We want to make our data (~10TB) on HDFS interactive query-able, due to the data policy, we won't be able to install ES in the same cluster of Hadoop, so es-hadoop connector is not an option for us. Currently I'm trying to generate index data on Hadoop cluster, cause we have a relatively larger Hadoop cluster (~3K) comparing to ES cluster (up to 20). But have no idea about the size of index data and how to make it available on ES cluster yet (pull via HDFS proxy?).

Do you have any idea?


Hi Kai,
I am not qualified to reply, but I will share what I am doing just for your interest.

My hadoop cluster is 12 big nodes. Each node has 24 cores and 36TB.
My ES cluster is 4 big nodes. Same as above
All interconnected with 10G.

On the 12 hadoop nodes I run Logstash. These point to the ES nodes. 3 hadoop nodes per ES node.
hadoop1 ---> ES1
hadoop2 ---> ES1
hadoop3 ---> ES1
hadoop4 ---> ES2
hadoop5 ---> ES2

On the hadoop side I run a simple streaming mapper that basically does this:
cat | nc localhost 3333

Note the use of netcat to direct the data to the local logstash on port 3333. Logstash then does everything and sends the data using the Bulk API. I have different log sources and it just needs a change of port number for the netcat command. Logstash listens on the various ports, 3333, 3334, 3335 etc

Not very sophisticated but it works, and it pretty easy.

The setup form elastic_paul works. Additionally es-hadoop connector does not require Elasticsearch to sit next to Hadoop.
In can be anywhere where the Hadoop nodes can have access to it - note that the connector supports HTTPS and SOCKS proxies so even in restricted environments, one can route traffic through a certain direction.
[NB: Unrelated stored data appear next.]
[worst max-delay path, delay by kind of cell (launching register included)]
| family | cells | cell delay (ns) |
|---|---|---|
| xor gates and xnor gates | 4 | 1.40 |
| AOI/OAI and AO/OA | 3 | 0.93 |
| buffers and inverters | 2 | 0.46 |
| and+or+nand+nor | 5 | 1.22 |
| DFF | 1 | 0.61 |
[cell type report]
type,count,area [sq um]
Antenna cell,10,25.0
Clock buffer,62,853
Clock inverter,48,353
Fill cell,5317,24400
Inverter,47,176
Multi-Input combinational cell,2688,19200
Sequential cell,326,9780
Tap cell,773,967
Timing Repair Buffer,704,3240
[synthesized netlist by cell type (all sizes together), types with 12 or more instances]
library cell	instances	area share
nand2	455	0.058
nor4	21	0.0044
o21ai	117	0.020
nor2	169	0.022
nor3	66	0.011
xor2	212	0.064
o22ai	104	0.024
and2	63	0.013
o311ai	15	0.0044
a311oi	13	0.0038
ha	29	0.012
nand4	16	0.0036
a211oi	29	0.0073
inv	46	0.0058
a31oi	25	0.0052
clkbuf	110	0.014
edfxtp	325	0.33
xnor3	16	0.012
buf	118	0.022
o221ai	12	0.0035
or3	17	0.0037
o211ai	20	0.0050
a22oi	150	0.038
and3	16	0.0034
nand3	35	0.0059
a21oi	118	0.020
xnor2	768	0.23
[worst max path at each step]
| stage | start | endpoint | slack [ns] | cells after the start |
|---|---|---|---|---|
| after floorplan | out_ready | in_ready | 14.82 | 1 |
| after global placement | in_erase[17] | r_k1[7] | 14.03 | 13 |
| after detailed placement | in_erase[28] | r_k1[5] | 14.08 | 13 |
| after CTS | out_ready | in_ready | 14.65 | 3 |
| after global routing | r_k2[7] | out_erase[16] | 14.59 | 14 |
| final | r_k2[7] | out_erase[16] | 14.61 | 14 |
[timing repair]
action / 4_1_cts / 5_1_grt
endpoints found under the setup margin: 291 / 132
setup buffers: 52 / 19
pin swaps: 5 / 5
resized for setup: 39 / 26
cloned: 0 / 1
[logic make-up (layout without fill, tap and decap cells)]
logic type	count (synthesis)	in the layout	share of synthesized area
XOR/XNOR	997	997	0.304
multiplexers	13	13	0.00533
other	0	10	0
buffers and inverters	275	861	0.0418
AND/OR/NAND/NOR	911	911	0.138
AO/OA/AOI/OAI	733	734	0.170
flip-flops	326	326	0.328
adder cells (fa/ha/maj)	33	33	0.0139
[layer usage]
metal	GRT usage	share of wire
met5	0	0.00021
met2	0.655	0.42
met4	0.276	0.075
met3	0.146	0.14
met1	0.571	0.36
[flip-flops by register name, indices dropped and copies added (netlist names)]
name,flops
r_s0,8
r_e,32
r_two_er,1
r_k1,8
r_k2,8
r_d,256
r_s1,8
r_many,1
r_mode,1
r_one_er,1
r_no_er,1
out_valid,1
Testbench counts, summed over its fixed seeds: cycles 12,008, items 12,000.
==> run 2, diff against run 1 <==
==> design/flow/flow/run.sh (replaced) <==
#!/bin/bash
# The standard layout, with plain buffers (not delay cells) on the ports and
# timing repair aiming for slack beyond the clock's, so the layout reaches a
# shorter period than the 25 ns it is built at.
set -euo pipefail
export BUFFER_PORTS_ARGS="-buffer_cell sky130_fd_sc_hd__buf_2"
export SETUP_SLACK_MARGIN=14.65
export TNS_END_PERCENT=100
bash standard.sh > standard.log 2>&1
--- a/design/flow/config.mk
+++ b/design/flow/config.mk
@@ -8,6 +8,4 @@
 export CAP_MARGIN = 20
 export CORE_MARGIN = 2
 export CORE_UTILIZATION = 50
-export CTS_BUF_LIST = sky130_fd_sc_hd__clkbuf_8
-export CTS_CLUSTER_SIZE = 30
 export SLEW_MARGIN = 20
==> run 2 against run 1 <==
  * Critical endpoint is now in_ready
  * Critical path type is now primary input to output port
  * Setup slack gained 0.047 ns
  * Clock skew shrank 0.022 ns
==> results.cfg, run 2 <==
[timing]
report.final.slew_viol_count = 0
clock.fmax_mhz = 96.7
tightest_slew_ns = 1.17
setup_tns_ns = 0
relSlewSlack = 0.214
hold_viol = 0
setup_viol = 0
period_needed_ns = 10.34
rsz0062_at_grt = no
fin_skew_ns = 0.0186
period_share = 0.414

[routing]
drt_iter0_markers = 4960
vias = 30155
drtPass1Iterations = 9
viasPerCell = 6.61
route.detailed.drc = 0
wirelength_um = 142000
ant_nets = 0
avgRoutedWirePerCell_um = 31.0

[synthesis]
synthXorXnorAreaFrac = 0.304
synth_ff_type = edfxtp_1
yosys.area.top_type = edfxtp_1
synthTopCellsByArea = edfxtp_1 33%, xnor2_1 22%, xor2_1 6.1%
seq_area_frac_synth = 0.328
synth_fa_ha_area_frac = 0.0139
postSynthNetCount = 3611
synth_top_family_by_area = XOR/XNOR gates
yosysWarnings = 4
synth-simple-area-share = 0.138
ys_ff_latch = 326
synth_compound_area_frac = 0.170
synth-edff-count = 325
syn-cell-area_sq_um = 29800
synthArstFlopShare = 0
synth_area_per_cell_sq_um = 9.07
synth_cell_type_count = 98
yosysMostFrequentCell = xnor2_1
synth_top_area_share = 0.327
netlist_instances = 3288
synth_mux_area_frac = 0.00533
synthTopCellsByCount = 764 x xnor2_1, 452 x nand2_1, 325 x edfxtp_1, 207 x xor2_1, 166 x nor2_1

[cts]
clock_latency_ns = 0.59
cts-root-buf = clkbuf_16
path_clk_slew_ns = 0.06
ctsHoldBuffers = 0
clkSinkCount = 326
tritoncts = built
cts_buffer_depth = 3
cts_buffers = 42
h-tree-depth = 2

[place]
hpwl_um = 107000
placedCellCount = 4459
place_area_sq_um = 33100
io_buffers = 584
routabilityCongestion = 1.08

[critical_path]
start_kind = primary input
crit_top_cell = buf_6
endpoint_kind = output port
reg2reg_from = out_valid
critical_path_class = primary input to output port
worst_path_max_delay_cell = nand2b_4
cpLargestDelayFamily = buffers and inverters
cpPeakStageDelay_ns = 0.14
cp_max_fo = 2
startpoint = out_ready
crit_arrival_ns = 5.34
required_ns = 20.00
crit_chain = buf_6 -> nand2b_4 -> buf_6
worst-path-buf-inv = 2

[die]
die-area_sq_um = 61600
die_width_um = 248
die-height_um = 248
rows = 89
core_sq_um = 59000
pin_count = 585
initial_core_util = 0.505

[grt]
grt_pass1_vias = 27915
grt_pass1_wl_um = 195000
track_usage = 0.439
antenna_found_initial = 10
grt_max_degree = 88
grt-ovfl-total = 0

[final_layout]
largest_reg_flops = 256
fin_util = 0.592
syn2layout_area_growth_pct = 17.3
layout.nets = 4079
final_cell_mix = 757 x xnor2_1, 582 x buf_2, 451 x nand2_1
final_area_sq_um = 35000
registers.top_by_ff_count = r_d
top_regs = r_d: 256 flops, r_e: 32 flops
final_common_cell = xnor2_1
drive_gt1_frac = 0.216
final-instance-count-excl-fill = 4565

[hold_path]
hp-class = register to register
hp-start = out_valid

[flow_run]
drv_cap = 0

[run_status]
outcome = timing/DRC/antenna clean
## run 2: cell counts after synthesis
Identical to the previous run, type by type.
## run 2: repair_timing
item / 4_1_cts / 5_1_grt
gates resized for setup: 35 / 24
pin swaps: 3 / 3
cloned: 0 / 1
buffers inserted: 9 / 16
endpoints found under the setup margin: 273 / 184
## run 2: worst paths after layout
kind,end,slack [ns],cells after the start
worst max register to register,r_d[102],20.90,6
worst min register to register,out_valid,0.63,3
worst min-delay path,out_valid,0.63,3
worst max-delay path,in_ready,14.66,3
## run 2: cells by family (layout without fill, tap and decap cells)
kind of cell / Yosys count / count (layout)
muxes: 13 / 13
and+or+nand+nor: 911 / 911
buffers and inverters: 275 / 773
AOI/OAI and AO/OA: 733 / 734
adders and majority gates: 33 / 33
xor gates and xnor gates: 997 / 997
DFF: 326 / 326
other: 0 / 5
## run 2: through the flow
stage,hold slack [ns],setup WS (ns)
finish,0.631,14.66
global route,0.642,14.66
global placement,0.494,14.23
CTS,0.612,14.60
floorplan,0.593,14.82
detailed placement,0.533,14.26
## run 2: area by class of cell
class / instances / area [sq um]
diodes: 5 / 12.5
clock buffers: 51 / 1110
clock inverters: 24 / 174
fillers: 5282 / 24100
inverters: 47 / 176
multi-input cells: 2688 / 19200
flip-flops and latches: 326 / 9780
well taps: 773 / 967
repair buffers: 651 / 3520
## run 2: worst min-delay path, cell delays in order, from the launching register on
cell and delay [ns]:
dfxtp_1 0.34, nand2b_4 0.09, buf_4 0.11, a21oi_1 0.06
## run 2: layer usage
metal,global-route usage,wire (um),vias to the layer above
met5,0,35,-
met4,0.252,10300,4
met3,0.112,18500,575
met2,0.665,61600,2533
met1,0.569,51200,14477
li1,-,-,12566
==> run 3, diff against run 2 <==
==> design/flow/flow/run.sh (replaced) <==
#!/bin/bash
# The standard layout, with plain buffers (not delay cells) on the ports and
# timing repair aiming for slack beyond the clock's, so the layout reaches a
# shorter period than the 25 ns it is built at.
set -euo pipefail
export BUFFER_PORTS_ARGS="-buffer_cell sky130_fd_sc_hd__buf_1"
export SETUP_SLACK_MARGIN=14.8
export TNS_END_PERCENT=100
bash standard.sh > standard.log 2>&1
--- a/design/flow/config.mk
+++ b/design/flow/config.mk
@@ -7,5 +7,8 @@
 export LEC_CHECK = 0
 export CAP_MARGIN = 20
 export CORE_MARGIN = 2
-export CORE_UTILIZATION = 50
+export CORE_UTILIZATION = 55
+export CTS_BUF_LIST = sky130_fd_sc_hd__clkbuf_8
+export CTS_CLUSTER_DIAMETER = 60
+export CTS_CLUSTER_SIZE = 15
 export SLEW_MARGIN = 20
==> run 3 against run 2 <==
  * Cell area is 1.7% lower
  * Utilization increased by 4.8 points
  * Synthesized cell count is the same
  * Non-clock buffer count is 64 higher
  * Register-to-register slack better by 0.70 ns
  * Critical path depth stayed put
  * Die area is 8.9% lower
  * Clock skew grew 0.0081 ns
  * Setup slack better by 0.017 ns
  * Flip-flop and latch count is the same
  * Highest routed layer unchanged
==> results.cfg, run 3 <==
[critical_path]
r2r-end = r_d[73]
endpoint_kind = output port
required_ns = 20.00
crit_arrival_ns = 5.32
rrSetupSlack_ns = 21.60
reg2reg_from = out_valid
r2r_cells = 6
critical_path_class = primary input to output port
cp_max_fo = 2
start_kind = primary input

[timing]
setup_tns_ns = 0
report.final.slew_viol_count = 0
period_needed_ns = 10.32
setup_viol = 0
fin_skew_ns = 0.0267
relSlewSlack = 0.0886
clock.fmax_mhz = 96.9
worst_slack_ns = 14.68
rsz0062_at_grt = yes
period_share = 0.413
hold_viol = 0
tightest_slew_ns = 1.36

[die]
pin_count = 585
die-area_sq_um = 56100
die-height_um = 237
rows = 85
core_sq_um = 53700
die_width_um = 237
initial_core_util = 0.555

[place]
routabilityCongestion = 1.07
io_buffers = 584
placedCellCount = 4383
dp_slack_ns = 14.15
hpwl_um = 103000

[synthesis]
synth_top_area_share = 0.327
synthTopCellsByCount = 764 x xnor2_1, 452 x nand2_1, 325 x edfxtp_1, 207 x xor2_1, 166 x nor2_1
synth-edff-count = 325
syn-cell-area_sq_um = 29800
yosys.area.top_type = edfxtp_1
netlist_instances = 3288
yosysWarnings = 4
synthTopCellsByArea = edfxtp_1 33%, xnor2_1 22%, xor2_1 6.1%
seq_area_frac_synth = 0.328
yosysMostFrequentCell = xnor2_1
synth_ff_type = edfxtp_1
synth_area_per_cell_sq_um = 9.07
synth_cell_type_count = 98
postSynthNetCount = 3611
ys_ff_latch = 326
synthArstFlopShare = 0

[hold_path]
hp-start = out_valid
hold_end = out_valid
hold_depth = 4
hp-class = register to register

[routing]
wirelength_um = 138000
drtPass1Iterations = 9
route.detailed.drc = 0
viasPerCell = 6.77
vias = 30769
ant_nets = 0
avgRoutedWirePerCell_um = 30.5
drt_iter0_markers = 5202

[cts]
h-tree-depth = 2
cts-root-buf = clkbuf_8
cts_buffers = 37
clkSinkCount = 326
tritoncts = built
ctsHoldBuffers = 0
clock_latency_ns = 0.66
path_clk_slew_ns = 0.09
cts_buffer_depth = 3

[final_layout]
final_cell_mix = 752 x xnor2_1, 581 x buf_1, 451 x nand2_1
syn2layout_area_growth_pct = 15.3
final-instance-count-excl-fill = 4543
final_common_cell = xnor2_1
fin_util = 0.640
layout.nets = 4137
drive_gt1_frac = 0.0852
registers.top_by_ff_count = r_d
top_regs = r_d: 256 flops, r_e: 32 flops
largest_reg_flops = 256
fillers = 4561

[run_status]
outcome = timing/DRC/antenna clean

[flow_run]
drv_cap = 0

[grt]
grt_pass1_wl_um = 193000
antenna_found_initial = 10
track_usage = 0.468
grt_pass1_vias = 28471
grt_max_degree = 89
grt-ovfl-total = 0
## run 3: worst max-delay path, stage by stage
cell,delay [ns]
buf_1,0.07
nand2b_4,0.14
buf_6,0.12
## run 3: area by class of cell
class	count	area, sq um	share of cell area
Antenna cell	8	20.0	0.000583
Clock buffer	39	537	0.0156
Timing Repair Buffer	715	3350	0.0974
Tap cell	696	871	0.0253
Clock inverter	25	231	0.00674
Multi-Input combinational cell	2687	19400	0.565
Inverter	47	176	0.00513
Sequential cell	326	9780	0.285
This is an optimization exercise on Yosys and OpenROAD, whose aim is small area, a short achievable clock period and few clock cycles, not a production implementation. Where RTL was checked, it was by simulation tests only, not by an equivalence proof against the original.

v33:
==> module gz_sbox, before the edit <==
module gz_sbox (
    input  wire [7:0] a,
    output wire [7:0] y
);
    wire U0 = a[7], U1 = a[6], U2 = a[5], U3 = a[4],
         U4 = a[3], U5 = a[2], U6 = a[1], U7 = a[0];
    wire T1, T2, T3, T4, T5, T6, T7, T8, T9, T10, T11, T12, T13, T14, T15, T16, T17, T18, T19, T20, T21, T22, T23, T24, T25, T26, T27, M1, M2, M3, M4, M5, M6, M7, M8, M9, M10, M11, M12, M13, M14, M15, M16, M17, M18, M19, M20, M21, M22, M23, M46, M47, M48, M49, M50, M51, M52, M53, M54, M55, M56, M57, M58, M59, M60, M61, M62, M63, N0, N1, N2, N3, N4, N5, N6, N7, N8, N9, N10, N11, N12, N13, N14, N15, N16, N17, N18, N19, N20, N21, N22, N23, N24, N25, N26, N27, N28, N29, N30, N31, N32, S0, S1, S2, S3, S4, S5, S6, S7, M37, M38, M39, M40, M41, M42, M43, M44, M45;
    assign T1 = U0 ^ U3;
    assign T2 = U0 ^ U5;
    assign T3 = U0 ^ U6;
    assign T4 = U3 ^ U5;
    assign T5 = U4 ^ U6;
    assign T6 = T1 ^ T5;
    assign T7 = U1 ^ U2;
    assign T8 = U7 ^ T6;
    assign T9 = U7 ^ T7;
    assign T10 = T6 ^ T7;
    assign T11 = U1 ^ U5;
    assign T12 = U2 ^ U5;
    assign T13 = T3 ^ T4;
    assign T14 = T6 ^ T11;
    assign T15 = T5 ^ T11;
    assign T16 = T5 ^ T12;
    assign T17 = T9 ^ T16;
    assign T18 = U3 ^ U7;
    assign T19 = T7 ^ T18;
    assign T20 = T1 ^ T19;
    assign T21 = U6 ^ U7;
    assign T22 = T7 ^ T21;
    assign T23 = T2 ^ T22;
    assign T24 = T2 ^ T10;
    assign T25 = T20 ^ T17;
    assign T26 = T3 ^ T16;
    assign T27 = T1 ^ T12;
    assign M1 = T13 & T6;
    assign M2 = T23 & T8;
    assign M3 = T14 ^ M1;
    assign M4 = T19 & U7;
    assign M5 = M4 ^ M1;
    assign M6 = T3 & T16;
    assign M7 = T22 & T9;
    assign M8 = T26 ^ M6;
    assign M9 = T20 & T17;
    assign M10 = M9 ^ M6;
    assign M11 = T1 & T15;
    assign M12 = T4 & T27;
    assign M13 = M12 ^ M11;
    assign M14 = T2 & T10;
    assign M15 = M14 ^ M11;
    assign M16 = M3 ^ M2;
    assign M17 = M5 ^ T24;
    assign M18 = M8 ^ M7;
    assign M19 = M10 ^ M15;
    assign M20 = M16 ^ M13;
    assign M21 = M17 ^ M15;
    assign M22 = M18 ^ M13;
    assign M23 = M19 ^ T25;
    assign M46 = M44 & T6;
    assign M47 = M40 & T8;
    assign M48 = M39 & U7;
    assign M49 = M43 & T16;
    assign M50 = M38 & T9;
    assign M51 = M37 & T17;
    assign M52 = M42 & T15;
    assign M53 = M45 & T27;
    assign M54 = M41 & T10;
    assign M55 = M44 & T13;
    assign M56 = M40 & T23;
    assign M57 = M39 & T19;
    assign M58 = M43 & T3;
    assign M59 = M38 & T22;
    assign M60 = M37 & T20;
    assign M61 = M42 & T1;
    assign M62 = M45 & T4;
    assign M63 = M41 & T2;
    assign N0 = M61 ^ M62;
    assign N1 = M56 ^ N0;
    assign N2 = M55 ^ N1;
    assign N3 = M49 ^ M50;
    assign N4 = M54 ^ M58;
    assign N5 = M46 ^ M48;
    assign N6 = M52 ^ M53;
    assign N7 = M46 ^ M47;
    assign N8 = M50 ^ M51;
    assign N9 = N5 ^ N8;
    assign N10 = M59 ^ N0;
    assign N11 = M53 ^ N4;
    assign N12 = M60 ^ N5;
    assign N13 = N11 ^ N12;
    assign N14 = N6 ^ N7;
    assign N15 = N14 ^ N2;
    assign N16 = N3 ^ N6;
    assign N17 = N16 ^ N2;
    assign N18 = N3 ^ N7;
    assign N19 = N2 ^ N18;
    assign N20 = N8 ^ N11;
    assign N21 = N20 ^ N10;
    assign N22 = N7 ^ N9;
    assign N23 = N22 ^ N2;
    assign N24 = M61 ^ M63;
    assign N25 = N6 ^ N24;
    assign N26 = N13 ^ N25;
    assign N27 = M58 ^ N3;
    assign N28 = N9 ^ N27;
    assign N29 = N28 ^ N10;
    assign N30 = M57 ^ N3;
    assign N31 = N1 ^ N30;
    assign N32 = N13 ^ N31;
    assign S0 = N17;
    assign S1 = ~N15;
    assign S2 = ~N26;
    assign S3 = N19;
    assign S4 = N23;
    assign S5 = N32;
    assign S6 = ~N21;
    assign S7 = ~N29;
    reg [8:0] inv;
    always @(*) begin
        case ({M20, M21, M22, M23})
            4'd0: inv = 9'b000000000;
            4'd1: inv = 9'b001111000;
            4'd2: inv = 9'b000110011;
            4'd3: inv = 9'b001001011;
            4'd4: inv = 9'b110011000;
            4'd5: inv = 9'b010100110;
            4'd6: inv = 9'b111010011;
            4'd7: inv = 9'b011011110;
            4'd8: inv = 9'b010010101;
            4'd9: inv = 9'b101110101;
            4'd10: inv = 9'b101000110;
            4'd11: inv = 9'b011101101;
            4'd12: inv = 9'b100001101;
            4'd13: inv = 9'b100111110;
            4'd14: inv = 9'b110101011;
            4'd15: inv = 9'b111100000;
        endcase
    end
    assign {M37, M38, M39, M40, M41, M42, M43, M44, M45} = inv;
    assign y = {S0, S1, S2, S3, S4, S5, S6, S7};
endmodule
Settings: LEC_CHECK=0, CAP_MARGIN=20, CORE_MARGIN=2, CORE_UTILIZATION=45, PLACE_DENSITY=0.6, SETUP_SLACK_MARGIN=4, SLEW_MARGIN=20; clock period 10.0 ns.
standard.sh (not shown) runs the stock make flow with config.mk's settings and CLKGATE_MAP_FILE= SYNTH_SCRIPT=/design/flow/synth_recipe.tcl, a recipe that flattens the netlist after the stock synthesis.
==> flow/flow/run.sh <==
#!/bin/bash
# Own flow: the standard layout (standard.sh), except that synthesis maps
# the logic with an area-oriented ABC script (flow/abc_map.script) instead of
# ORFS's delay script, which restructures the XOR networks of the S-boxes
# into much larger logic; 3-input XOR cells are left out of the mapping
# (two 2-input ones are smaller). Everything else, registers included, is the
# standard synthesis; placement, CTS and routing are standard.sh's, with
# plain buffers on the ports.
set -euo pipefail
W=$PWD
ABC_SCRIPT=$W/flow/abc_map.script
cat > $W/own_synth.tcl <<EOS
proc abc {args} {
  set i [lsearch \$args -script]
  if {\$i >= 0} { lset args [expr {\$i + 1}] $ABC_SCRIPT }
  foreach c {xor3_1 xor3_2 xor3_4 xnor3_1 xnor3_2 xnor3_4} {
    lappend args -dont_use sky130_fd_sc_hd__\$c
  }
  yosys abc {*}\$args
}
source $W/synth_recipe.tcl
EOS
sed "s|$W/synth_recipe.tcl|$W/own_synth.tcl|g" $W/standard.sh > $W/own_standard.sh
grep -q own_synth.tcl $W/own_standard.sh
bash $W/own_standard.sh synth > $W/synth.log 2>&1
# The ports' buffers are the platform's plain buf_1 instead of the buffer
# buffer_ports picks on its own (clkdlybuf4s50_1, a slow delay cell).
bash $W/own_standard.sh "BUFFER_PORTS_ARGS=-buffer_cell sky130_fd_sc_hd__buf_1" finish > $W/layout.log 2>&1
==> flow/flow/abc_map.script <==
&get -n
&st
&dch -f
&nf -R 1000
&put
v33: no failed stages, no open violations at the end
### v33 -> v14
--- a/flow/design.v
+++ b/flow/design.v
@@ -3,9 +3,9 @@
     output wire [7:0] y
 );
     wire U0 = a[7], U1 = a[6], U2 = a[5], U3 = a[4],
          U4 = a[3], U5 = a[2], U6 = a[1], U7 = a[0];
-    wire T1, T2, T3, T4, T5, T6, T7, T8, T9, T10, T11, T12, T13, T14, T15, T16, T17, T18, T19, T20, T21, T22, T23, T24, T25, T26, T27, M1, M2, M3, M4, M5, M6, M7, M8, M9, M10, M11, M12, M13, M14, M15, M16, M17, M18, M19, M20, M21, M22, M23, M46, M47, M48, M49, M50, M51, M52, M53, M54, M55, M56, M57, M58, M59, M60, M61, M62, M63, N0, N1, N2, N3, N4, N5, N6, N7, N8, N9, N10, N11, N12, N13, N14, N15, N16, N17, N18, N19, N20, N21, N22, N23, N24, N25, N26, N27, N28, N29, N30, N31, N32, S0, S1, S2, S3, S4, S5, S6, S7, M37, M38, M39, M40, M41, M42, M43, M44, M45;
+    wire T1, T2, T3, T4, T5, T6, T7, T8, T9, T10, T11, T12, T13, T14, T15, T16, T17, T18, T19, T20, T21, T22, T23, T24, T25, T26, T27, M1, M2, M3, M4, M5, M6, M7, M8, M9, M10, M11, M12, M13, M14, M15, M16, M17, M18, M19, M20, M21, M22, M23, M24, M25, M26, M27, M28, M29, M30, M31, M32, M33, M34, M35, M36, M37, M38, M39, M40, M41, M42, M43, M44, M45, M46, M47, M48, M49, M50, M51, M52, M53, M54, M55, M56, M57, M58, M59, M60, M61, M62, M63, N0, N1, N2, N3, N4, N5, N6, N7, N8, N9, N10, N11, N12, N13, N14, N15, N16, N17, N18, N19, N20, N21, N22, N23, N24, N25, N26, N27, N28, N29, N30, N31, N32, S0, S1, S2, S3, S4, S5, S6, S7;
     assign T1 = U0 ^ U3;
     assign T2 = U0 ^ U5;
     assign T3 = U0 ^ U6;
     assign T4 = U3 ^ U5;
@@ -54,8 +54,30 @@
     assign M20 = M16 ^ M13;
     assign M21 = M17 ^ M15;
     assign M22 = M18 ^ M13;
     assign M23 = M19 ^ T25;
+    assign M24 = M22 ^ M23;
+    assign M25 = M22 & M20;
+    assign M26 = M21 ^ M25;
+    assign M27 = M20 ^ M21;
+    assign M28 = M23 ^ M25;
+    assign M29 = M28 & M27;
+    assign M30 = M26 & M24;
+    assign M31 = M20 & M23;
+    assign M32 = M27 & M31;
+    assign M33 = M27 ^ M25;
+    assign M34 = M21 & M22;
+    assign M35 = M24 & M34;
+    assign M36 = M24 ^ M25;
+    assign M37 = M21 ^ M29;
+    assign M38 = M32 ^ M33;
+    assign M39 = M23 ^ M30;
+    assign M40 = M35 ^ M36;
+    assign M41 = M38 ^ M40;
+    assign M42 = M37 ^ M39;
+    assign M43 = M37 ^ M38;
+    assign M44 = M39 ^ M40;
+    assign M45 = M42 ^ M41;
     assign M46 = M44 & T6;
     assign M47 = M40 & T8;
     assign M48 = M39 & U7;
     assign M49 = M43 & T16;
@@ -113,30 +135,8 @@
     assign S4 = N23;
     assign S5 = N32;
     assign S6 = ~N21;
     assign S7 = ~N29;
-    reg [8:0] inv;
-    always @(*) begin
-        case ({M20, M21, M22, M23})
-            4'd0: inv = 9'b000000000;
-            4'd1: inv = 9'b001111000;
-            4'd2: inv = 9'b000110011;
-            4'd3: inv = 9'b001001011;
-            4'd4: inv = 9'b110011000;
-            4'd5: inv = 9'b010100110;
-            4'd6: inv = 9'b111010011;
-            4'd7: inv = 9'b011011110;
-            4'd8: inv = 9'b010010101;
-            4'd9: inv = 9'b101110101;
-            4'd10: inv = 9'b101000110;
-            4'd11: inv = 9'b011101101;
-            4'd12: inv = 9'b100001101;
-            4'd13: inv = 9'b100111110;
-            4'd14: inv = 9'b110101011;
-            4'd15: inv = 9'b111100000;
-        endcase
-    end
-    assign {M37, M38, M39, M40, M41, M42, M43, M44, M45} = inv;
     assign y = {S0, S1, S2, S3, S4, S5, S6, S7};
 endmodule
 module gz_cmac (
     input  wire         clk,
--- outcome ---
- v14: done, clean on timing, DRC and antenna
- Summary — post-cts resize count, v14 relative to v33: higher, by 51.
- Summary of v14 over v33: worst setup slack level; design area moved down; critical path depth moved up.
- v14 against v33: area overhead of the layout relative to synthesis +3.9 points.
- met1 track utilization from global routing in v14 is 0.47 points above v33.
Testbench counts of v14, summed over its fixed seeds: cycles 27,258.
The RTL of v33 was laid out without a check of its function.

==> re-timing with driven ports <==
The flow's constraints put no driver on any port. The routed layouts listed below were extracted and timed again, unchanged, in two steps.
Step 1, drivers: a clkbuf_16 drives clk and a buf_2 each remaining input, both assumed.
Step 2 also shifts input and output timing later by t, the mid clock arrival at the registers, as if the neighbouring blocks saw the same clock.
Slacks: no drivers / after step 1 / after step 2; pairs: no drivers / after step 1.
run	shift t [ns]	slack for setup (ns)	worst setup path after step 2	cell pins on the clock port's net
v33	0.726	4.132 / 4.132 / 4.082	input to register	1
v14	0.756	4.131 / 4.131 / 3.569	input to register	1
After both steps setup and hold are still met in every run listed. For v14, which loses most, drivers alone change the setup slack by 0.000 ns; drivers and shift together by -0.562 ns.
A nice thing about Elasticsearch (I'm biased) is that you can play fairly easy with its topology - you can install nodes on the same machine or spread them out. You can even run multiple Elasticsearch clusters on the same machines, no problem.
With Hadoop, one doesn't lose that - you can run it entirely on the same machines as Hadoop, just some nodes or no nodes at all. And the connector doesn't mind - in fact, it supports all the cases above.